超高效液相串联质谱仪（Waters 公司）；氮吹浓缩仪（Organomatian Associates 公司）；冷冻离心机（Sigma 公司）；Oasis HLB 固相萃取柱（200 mg，6 mL，Waters 公司）。

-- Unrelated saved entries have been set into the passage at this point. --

[config.mk]
export PLATFORM = sky130hd
export DESIGN_NAME = pp_fifo_wr_arb
export DESIGN_NICKNAME = d
export VERILOG_FILES = /design/src/rtl/pp_fifo_wr_arb.sv
export SDC_FILE = /design/constraint.sdc
export NUM_CORES = 1
export LEC_CHECK = 0
export CORE_UTILIZATION = 34
export CTS_CLUSTER_DIAMETER = 120
export DETAILED_ROUTE_END_ITERATION = 7
export PLACE_DENSITY = 0.87
export SETUP_SLACK_MARGIN = 0.3
export SYNTH_ARGS = -nofsm -noshare
export SYNTH_HDL_FRONTEND = slang
export SYNTH_SLANG_ARGS = --single-unit
[constraint.sdc]
create_clock -name clk -period 3.95 [get_ports clk]
set_input_delay 0.395 -clock clk [delete_from_list [all_inputs] [get_ports clk]]
set_output_delay 0.395 -clock clk [all_outputs]
set_load 0.01 [all_outputs]
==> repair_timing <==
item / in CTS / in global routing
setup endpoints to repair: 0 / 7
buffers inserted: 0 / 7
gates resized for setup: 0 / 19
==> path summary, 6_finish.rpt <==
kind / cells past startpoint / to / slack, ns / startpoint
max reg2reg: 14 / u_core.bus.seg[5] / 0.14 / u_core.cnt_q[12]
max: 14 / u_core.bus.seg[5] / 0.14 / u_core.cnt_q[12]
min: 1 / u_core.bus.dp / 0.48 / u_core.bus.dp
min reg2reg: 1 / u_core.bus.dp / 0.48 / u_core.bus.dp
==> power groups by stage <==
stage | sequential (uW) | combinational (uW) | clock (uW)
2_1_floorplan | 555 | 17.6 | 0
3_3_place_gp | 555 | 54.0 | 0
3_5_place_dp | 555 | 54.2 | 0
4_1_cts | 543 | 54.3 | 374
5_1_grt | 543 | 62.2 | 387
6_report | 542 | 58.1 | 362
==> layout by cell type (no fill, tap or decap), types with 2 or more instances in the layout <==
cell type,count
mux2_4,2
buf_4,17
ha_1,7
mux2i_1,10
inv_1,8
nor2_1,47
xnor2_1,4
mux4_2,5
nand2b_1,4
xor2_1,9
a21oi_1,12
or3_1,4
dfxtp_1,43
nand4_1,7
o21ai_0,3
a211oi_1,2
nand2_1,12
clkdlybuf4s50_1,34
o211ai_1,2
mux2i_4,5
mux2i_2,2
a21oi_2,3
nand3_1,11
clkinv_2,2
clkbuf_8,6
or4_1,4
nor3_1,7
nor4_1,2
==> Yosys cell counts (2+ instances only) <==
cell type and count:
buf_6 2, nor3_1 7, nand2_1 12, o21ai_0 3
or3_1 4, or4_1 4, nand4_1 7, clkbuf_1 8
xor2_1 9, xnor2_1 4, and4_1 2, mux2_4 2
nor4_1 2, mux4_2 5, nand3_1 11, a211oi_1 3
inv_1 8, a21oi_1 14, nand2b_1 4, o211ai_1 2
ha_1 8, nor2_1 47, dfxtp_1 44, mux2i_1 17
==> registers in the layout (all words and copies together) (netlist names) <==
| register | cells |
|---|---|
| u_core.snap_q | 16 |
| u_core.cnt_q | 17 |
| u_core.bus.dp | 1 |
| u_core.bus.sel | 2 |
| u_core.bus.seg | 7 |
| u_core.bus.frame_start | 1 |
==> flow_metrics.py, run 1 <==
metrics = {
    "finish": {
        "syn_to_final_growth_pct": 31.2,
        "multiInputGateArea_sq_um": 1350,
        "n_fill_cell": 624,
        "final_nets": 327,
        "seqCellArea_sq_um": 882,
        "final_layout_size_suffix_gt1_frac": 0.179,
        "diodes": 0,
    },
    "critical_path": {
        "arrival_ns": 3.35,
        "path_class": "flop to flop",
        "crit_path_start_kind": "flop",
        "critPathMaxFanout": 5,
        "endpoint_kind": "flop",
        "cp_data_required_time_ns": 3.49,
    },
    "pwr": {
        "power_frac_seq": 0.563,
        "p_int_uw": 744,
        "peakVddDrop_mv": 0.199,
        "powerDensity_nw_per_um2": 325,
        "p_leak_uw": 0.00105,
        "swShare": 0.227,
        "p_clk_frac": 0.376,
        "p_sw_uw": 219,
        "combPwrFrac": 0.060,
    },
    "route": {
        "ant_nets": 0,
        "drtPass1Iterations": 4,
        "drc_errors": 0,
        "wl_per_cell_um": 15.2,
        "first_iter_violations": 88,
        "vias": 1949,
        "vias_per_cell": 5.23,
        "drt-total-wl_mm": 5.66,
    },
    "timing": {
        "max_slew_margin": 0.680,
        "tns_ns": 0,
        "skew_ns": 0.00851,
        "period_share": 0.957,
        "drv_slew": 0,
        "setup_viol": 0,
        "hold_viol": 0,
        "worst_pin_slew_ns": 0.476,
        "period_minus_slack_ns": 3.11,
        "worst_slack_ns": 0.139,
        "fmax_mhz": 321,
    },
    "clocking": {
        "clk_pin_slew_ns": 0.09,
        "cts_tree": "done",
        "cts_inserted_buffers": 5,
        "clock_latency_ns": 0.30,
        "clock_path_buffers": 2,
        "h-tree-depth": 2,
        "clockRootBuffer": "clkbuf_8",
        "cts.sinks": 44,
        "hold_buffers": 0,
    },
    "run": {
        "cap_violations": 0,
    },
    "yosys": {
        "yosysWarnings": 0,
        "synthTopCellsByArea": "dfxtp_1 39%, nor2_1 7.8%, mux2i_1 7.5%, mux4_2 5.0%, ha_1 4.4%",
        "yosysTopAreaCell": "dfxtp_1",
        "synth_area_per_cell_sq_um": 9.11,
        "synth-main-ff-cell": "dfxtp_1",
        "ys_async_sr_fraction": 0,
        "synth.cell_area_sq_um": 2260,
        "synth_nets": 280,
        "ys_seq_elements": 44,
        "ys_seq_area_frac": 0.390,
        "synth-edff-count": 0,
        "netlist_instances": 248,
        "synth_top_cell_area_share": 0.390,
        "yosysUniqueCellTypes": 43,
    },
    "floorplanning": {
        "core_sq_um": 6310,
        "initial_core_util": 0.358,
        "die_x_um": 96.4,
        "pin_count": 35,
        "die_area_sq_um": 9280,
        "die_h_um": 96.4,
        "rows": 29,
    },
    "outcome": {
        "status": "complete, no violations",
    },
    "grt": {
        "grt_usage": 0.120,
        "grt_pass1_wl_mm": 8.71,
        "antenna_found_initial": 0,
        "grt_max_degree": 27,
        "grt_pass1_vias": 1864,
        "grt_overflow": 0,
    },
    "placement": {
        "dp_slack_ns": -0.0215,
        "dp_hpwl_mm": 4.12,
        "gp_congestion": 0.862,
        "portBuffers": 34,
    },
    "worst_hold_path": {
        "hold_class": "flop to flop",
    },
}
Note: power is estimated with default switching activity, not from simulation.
$ cat config.mk
export PLATFORM = sky130hd
export DESIGN_NAME = mipi_payload_framer
export DESIGN_NICKNAME = d
export VERILOG_FILES = /design/src/rtl/mipi_payload_framer.sv
export SDC_FILE = /design/constraint.sdc
export NUM_CORES = 2
export LEC_CHECK = 0
export ABC_AREA = 0
export ABC_CLOCK_PERIOD_IN_PS = 2800
export CAP_MARGIN = 25
export CORE_ASPECT_RATIO = 0.5
export CORE_UTILIZATION = 45
export DETAILED_ROUTE_END_ITERATION = 16
export GPL_ROUTABILITY_DRIVEN = 1
export MAX_ROUTING_LAYER = met4
export PLACE_DENSITY = 0.69
export SLEW_MARGIN = 15
export SYNTH_ARGS = -nofsm -noshare
export SYNTH_HDL_FRONTEND = slang
export SYNTH_SLANG_ARGS = --single-unit
$ cat constraint.sdc
create_clock -name tx_pixel_clk -period 2.8 [get_ports tx_pixel_clk]
set_clock_uncertainty 0.05 [all_clocks]
set_input_delay 0.42 -clock tx_pixel_clk [delete_from_list [all_inputs] [get_ports tx_pixel_clk]]
set_output_delay 0.42 -clock tx_pixel_clk [all_outputs]
set_load 0.01 [all_outputs]
## src/rtl/pipeline_hazard_sequencer_pkg.sv

```systemverilog
// Shared definitions for the pipeline hazard sequencer: FSM encoding,
// the RegWrite "no write" code and default parameter values.
package pipeline_hazard_sequencer_pkg;

  typedef enum logic [1:0] {
    RUN       = 2'd0,
    MISS_WAIT = 2'd1,
    RESUME    = 2'd2
  } seq_state_t;

  localparam logic [2:0] REGWRITE_NONE    = 3'b000;
  localparam int         DEF_CNT_W        = 32;
  localparam int         DEF_MISS_TIMEOUT = 1024;

endpackage

```

## src/rtl/pipeline_hazard_sequencer_if.sv

```systemverilog
// Control bundle between the pipeline datapath and the hazard sequencer.
// Miss handshake: a miss is accepted in the cycle MemReqM & CacheMissM is
// seen while running; the pipeline then stays frozen until the cache
// returns a single-cycle CacheReadyM pulse, which is only honoured while a
// miss is outstanding and is otherwise ignored.
interface pipeline_hazard_sequencer_if
  import pipeline_hazard_sequencer_pkg::*;
#(
  parameter int CNT_W = DEF_CNT_W
);

  logic [4:0]       Rs1D;
  logic [4:0]       Rs2D;
  logic [1:0]       RegReadD;
  logic [4:0]       RdE;
  logic [2:0]       RegWriteE;
  logic             MemToRegE;
  logic             JalD;
  logic             JalrE;
  logic             BranchE;
  logic             MemReqM;
  logic             CacheMissM;
  logic             CacheReadyM;
  logic             StallF, StallD, StallE, StallM, StallW;
  logic             FlushF, FlushD, FlushE, FlushM, FlushW;
  logic             MissError;
  logic [CNT_W-1:0] MissCount;
  logic [CNT_W-1:0] StallCycles;

  // Pipeline side: supplies hazard inputs, consumes stage controls.
  modport master (
    output Rs1D, Rs2D, RegReadD, RdE, RegWriteE, MemToRegE,
           JalD, JalrE, BranchE, MemReqM, CacheMissM, CacheReadyM,
    input  StallF, StallD, StallE, StallM, StallW,
           FlushF, FlushD, FlushE, FlushM, FlushW,
           MissError, MissCount, StallCycles
  );

  // Sequencer side.
  modport slave (
    input  Rs1D, Rs2D, RegReadD, RdE, RegWriteE, MemToRegE,
           JalD, JalrE, BranchE, MemReqM, CacheMissM, CacheReadyM,
    output StallF, StallD, StallE, StallM, StallW,
           FlushF, FlushD, FlushE, FlushM, FlushW,
           MissError, MissCount, StallCycles
  );

endinterface

```

## src/rtl/pipeline_hazard_sequencer_hazard_sat_counter.sv

```systemverilog
// Saturating event counter: counts inc cycles, holds at all-ones.
module hazard_sat_counter #(
  parameter int W = 32
) (
  input  logic         clk,
  input  logic         rst_n,
  input  logic         inc,
  output logic [W-1:0] cnt
);

  // Count up on inc, sticking at the maximum value instead of wrapping.
  always_ff @(posedge clk) begin
    if (!rst_n) begin
      cnt <= '0;
    end else if (inc && (cnt != {W{1'b1}})) begin
      cnt <= cnt + W'(1);
    end
  end

endmodule

```

## src/rtl/pipeline_hazard_sequencer.sv

```systemverilog
// Stall/flush sequencer for a 5-stage RV32I pipeline: load-use interlock,
// branch/JAL/JALR redirect flushes and data-cache miss freeze with a
// timeout flag and performance counters.
module pipeline_hazard_sequencer
  import pipeline_hazard_sequencer_pkg::*;
#(
  parameter int CNT_W        = DEF_CNT_W,
  parameter int MISS_TIMEOUT = DEF_MISS_TIMEOUT
) (
  input  logic                          clk,
  input  logic                          rst_n,
  pipeline_hazard_sequencer_if.slave    bus,
  output seq_state_t                    dbg_state
);

  localparam int TMR_W = $clog2(MISS_TIMEOUT + 1);

  seq_state_t       state, state_nxt;
  logic [TMR_W-1:0] timer;
  logic             miss_error;
  logic             miss_hit;
  logic             load_use;
  logic [CNT_W-1:0] miss_cnt;
  logic [CNT_W-1:0] stall_cnt;

  // A new miss is only accepted while running; RESUME ignores CacheMissM
  // so the serviced instruction can leave MEM.
  assign miss_hit = bus.MemReqM & bus.CacheMissM & (state == RUN);

  // EX load writing a register that the ID instruction actually reads.
  assign load_use = bus.MemToRegE
                  & (bus.RegWriteE != REGWRITE_NONE)
                  & (bus.RdE != 5'd0)
                  & ((bus.RegReadD[1] & (bus.Rs1D == bus.RdE))
                   | (bus.RegReadD[0] & (bus.Rs2D == bus.RdE)));

  // FSM state register.
  always_ff @(posedge clk) begin
    if (!rst_n) begin
      state <= RUN;
    end else begin
      state <= state_nxt;
    end
  end

  // Next state and stage controls; miss freeze beats redirects, redirects
  // beat load-use (wrong-path ID/EX), load-use beats a JAL flush in ID.
  always_comb begin
    state_nxt  = state;
    bus.StallF = 1'b0;
    bus.StallD = 1'b0;
    bus.StallE = 1'b0;
    bus.StallM = 1'b0;
    bus.StallW = 1'b0;
    bus.FlushF = 1'b0;
    bus.FlushD = 1'b0;
    bus.FlushE = 1'b0;
    bus.FlushM = 1'b0;
    bus.FlushW = 1'b0;

    case (state)
      RUN:       if (miss_hit) state_nxt = MISS_WAIT;
      MISS_WAIT: if (bus.CacheReadyM) state_nxt = RESUME;
      RESUME:    state_nxt = RUN;
      default:   state_nxt = RUN;
    endcase

    if (!rst_n) begin
      bus.FlushF = 1'b1;
      bus.FlushD = 1'b1;
      bus.FlushE = 1'b1;
      bus.FlushM = 1'b1;
      bus.FlushW = 1'b1;
    end else if ((state == MISS_WAIT) || miss_hit) begin
      bus.StallF = 1'b1;
      bus.StallD = 1'b1;
      bus.StallE = 1'b1;
      bus.StallM = 1'b1;
      bus.FlushW = 1'b1;
    end else if (bus.BranchE || bus.JalrE) begin
      bus.FlushD = 1'b1;
      bus.FlushE = 1'b1;
    end else if (load_use) begin
      bus.StallF = 1'b1;
      bus.StallD = 1'b1;
      bus.FlushE = 1'b1;
    end else if (bus.JalD) begin
      bus.FlushD = 1'b1;
    end
  end

  // Miss timer runs only in MISS_WAIT; the error flag is sticky until reset.
  always_ff @(posedge clk) begin
    if (!rst_n) begin
      timer      <= '0;
      miss_error <= 1'b0;
    end else if (state == MISS_WAIT) begin
      if (timer != TMR_W'(MISS_TIMEOUT)) timer <= timer + TMR_W'(1);
      if (timer == TMR_W'(MISS_TIMEOUT - 1)) miss_error <= 1'b1;
    end else begin
      timer <= '0;
    end
  end

  hazard_sat_counter #(.W(CNT_W)) u_miss_cnt (
    .clk   (clk),
    .rst_n (rst_n),
    .inc   (miss_hit),
    .cnt   (miss_cnt)
  );

  hazard_sat_counter #(.W(CNT_W)) u_stall_cnt (
    .clk   (clk),
    .rst_n (rst_n),
    .inc   (bus.StallF),
    .cnt   (stall_cnt)
  );

  assign bus.MissError   = miss_error;
  assign bus.MissCount   = miss_cnt;
  assign bus.StallCycles = stall_cnt;
  assign dbg_state       = state;

endmodule

```

## src/flat_wrapper.sv

```systemverilog
// flat-port wrapper written by rule: the top's interface ports become plain ports
module pipeline_hazard_sequencer_flat import pipeline_hazard_sequencer_pkg::*;
#(
  parameter int CNT_W        = DEF_CNT_W,
  parameter int MISS_TIMEOUT = DEF_MISS_TIMEOUT
)
  (clk, rst_n, dbg_state, bus_Rs1D, bus_Rs2D, bus_RegReadD, bus_RdE, bus_RegWriteE, bus_MemToRegE, bus_JalD, bus_JalrE, bus_BranchE, bus_MemReqM, bus_CacheMissM, bus_CacheReadyM, bus_StallF, bus_StallD, bus_StallE, bus_StallM, bus_StallW, bus_FlushF, bus_FlushD, bus_FlushE, bus_FlushM, bus_FlushW, bus_MissError, bus_MissCount, bus_StallCycles);
  pipeline_hazard_sequencer_if #(.CNT_W(CNT_W)) bus_i ();
  input  logic clk;
  input  logic rst_n;
  output seq_state_t dbg_state;
  input wire logic [$bits(bus_i.Rs1D)-1:0] bus_Rs1D;
  input wire logic [$bits(bus_i.Rs2D)-1:0] bus_Rs2D;
  input wire logic [$bits(bus_i.RegReadD)-1:0] bus_RegReadD;
  input wire logic [$bits(bus_i.RdE)-1:0] bus_RdE;
  input wire logic [$bits(bus_i.RegWriteE)-1:0] bus_RegWriteE;
  input wire logic [$bits(bus_i.MemToRegE)-1:0] bus_MemToRegE;
  input wire logic [$bits(bus_i.JalD)-1:0] bus_JalD;
  input wire logic [$bits(bus_i.JalrE)-1:0] bus_JalrE;
  input wire logic [$bits(bus_i.BranchE)-1:0] bus_BranchE;
  input wire logic [$bits(bus_i.MemReqM)-1:0] bus_MemReqM;
  input wire logic [$bits(bus_i.CacheMissM)-1:0] bus_CacheMissM;
  input wire logic [$bits(bus_i.CacheReadyM)-1:0] bus_CacheReadyM;
  output wire logic [$bits(bus_i.StallF)-1:0] bus_StallF;
  output wire logic [$bits(bus_i.StallD)-1:0] bus_StallD;
  output wire logic [$bits(bus_i.StallE)-1:0] bus_StallE;
  output wire logic [$bits(bus_i.StallM)-1:0] bus_StallM;
  output wire logic [$bits(bus_i.StallW)-1:0] bus_StallW;
  output wire logic [$bits(bus_i.FlushF)-1:0] bus_FlushF;
  output wire logic [$bits(bus_i.FlushD)-1:0] bus_FlushD;
  output wire logic [$bits(bus_i.FlushE)-1:0] bus_FlushE;
  output wire logic [$bits(bus_i.FlushM)-1:0] bus_FlushM;
  output wire logic [$bits(bus_i.FlushW)-1:0] bus_FlushW;
  output wire logic [$bits(bus_i.MissError)-1:0] bus_MissError;
  output wire logic [$bits(bus_i.MissCount)-1:0] bus_MissCount;
  output wire logic [$bits(bus_i.StallCycles)-1:0] bus_StallCycles;
  assign bus_i.Rs1D = bus_Rs1D;
  assign bus_i.Rs2D = bus_Rs2D;
  assign bus_i.RegReadD = bus_RegReadD;
  assign bus_i.RdE = bus_RdE;
  assign bus_i.RegWriteE = bus_RegWriteE;
  assign bus_i.MemToRegE = bus_MemToRegE;
  assign bus_i.JalD = bus_JalD;
  assign bus_i.JalrE = bus_JalrE;
  assign bus_i.BranchE = bus_BranchE;
  assign bus_i.MemReqM = bus_MemReqM;
  assign bus_i.CacheMissM = bus_CacheMissM;
  assign bus_i.CacheReadyM = bus_CacheReadyM;
  assign bus_StallF = bus_i.StallF;
  assign bus_StallD = bus_i.StallD;
  assign bus_StallE = bus_i.StallE;
  assign bus_StallM = bus_i.StallM;
  assign bus_StallW = bus_i.StallW;
  assign bus_FlushF = bus_i.FlushF;
  assign bus_FlushD = bus_i.FlushD;
  assign bus_FlushE = bus_i.FlushE;
  assign bus_FlushM = bus_i.FlushM;
  assign bus_FlushW = bus_i.FlushW;
  assign bus_MissError = bus_i.MissError;
  assign bus_MissCount = bus_i.MissCount;
  assign bus_StallCycles = bus_i.StallCycles;
  pipeline_hazard_sequencer #(.CNT_W(CNT_W), .MISS_TIMEOUT(MISS_TIMEOUT)) u_core (.clk(clk), .rst_n(rst_n), .bus(bus_i), .dbg_state(dbg_state));
endmodule
```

8 种喹诺酮类兽药标品：恩诺沙星、诺氟沙星、环丙沙星、司帕沙星、氧氟沙星、奥比沙星、萘啶酸和噁喹酸，均购于德国DR 公司；乙腈、甲醇、正己烷和甲酸（HPLC 级）；超纯水（Mili-Q 公司）。

1.2 溶液的配制

1.2.1 标准储备溶液

精密称量各种药品标准品10 mg（精确到0.1 mg）于10 mL 容量瓶（棕色）中，用乙腈超声溶解并定容至刻度（其中噁喹酸需加少量NaOH 溶液溶解），配制成1.0 mg·mL-1标准储备溶液，4 ℃冰箱避光保存。

1.2.2 混标工作溶液

取洗净烘干的50 mL 棕色容量瓶，加入500 μL储备液，乙腈定容至刻度，配制成浓度为10.0 μg·mL-1的混标中间溶液，置于4 ℃冰箱冷藏避光保存。

1.2.3 流动相

0.3 %甲酸水溶液：准确吸取3 mL甲酸至1 000 mL容量瓶，用超纯水定容至刻度，现配现用。流动相：乙腈∶0.3%甲酸=10 ∶90。

1.3 样品前处理

1.3.1 提取

将牛奶样品轻晃混匀后称取5.00 g（精确到0.01 g），装入50 mL 的PP 管中，依次加入无水硫酸钠5 g，1%的甲酸-乙腈溶液20 mL，轻柔涡旋混匀，充分反应。超声波提取时，保持处于冰浴环境中，离心转速5 000 r·min-1，时间5 min，之后取上清液于另一洁净的离心管中。将剩余残渣重复一次上述操作，取上清液。吸取10 mL 提取到的上清液，加入20 mL 乙腈饱和的正己烷，振荡静置分层弃去正己烷层，氮气吹至近干。

1.3.2 净化

HLB 固相萃取柱（200 mg，6 mL）使用前用6 mL甲醇洗涤、6 mL 水净化，将提取的上清液以2 ～3 mL·min-1的速度过柱，过两次后弃去滤液，用2 mL 5%的甲醇溶液淋洗，弃去淋洗液，减压真空泵抽取5 min，在吸附柱中加入5 mL 甲醇洗脱液，5 000 r·min-1离心1 min，将收集到的洗脱液在氮气下吹至近干后，加入1 mL流动相溶液溶解，经0.22 μm微孔滤膜过滤，以备上机分析测定使用。

1.4 测定条件

1.4.1 色谱条件

色谱柱：Acquity UPLC C18色谱柱（2.1 mm×50 mm，1.7 µm BEH 颗粒，美国沃特世公司）；流动相：A 相为乙腈，B 相为0.3% 甲酸水溶液；流速：0.3 mL·min-1；柱温：30 ℃；进样体积：5 μL。

1.4.2 质谱条件

离子源：电喷雾电离-正离子模式（ESI+）；检测方式：MRM（多反应监测）；毛细管电压：3.5 kV；脱溶剂气流量：800 L·h-1；锥孔气流量：120 L·h-1；碰撞气：氩气；碰撞气压：0.18 Pa。

2 结果与分析

2.1 提取剂的选择

在酸性提取溶剂中，氟喹诺酮类药物更容易被萃取；乙腈属于极性溶剂，可避免从样品中提取过多的脂肪，同时具有很好的蛋白沉积效果，可沉积样品中99%的蛋白，避免其他杂质的干扰。因此，初步确定采用乙腈为提取溶剂。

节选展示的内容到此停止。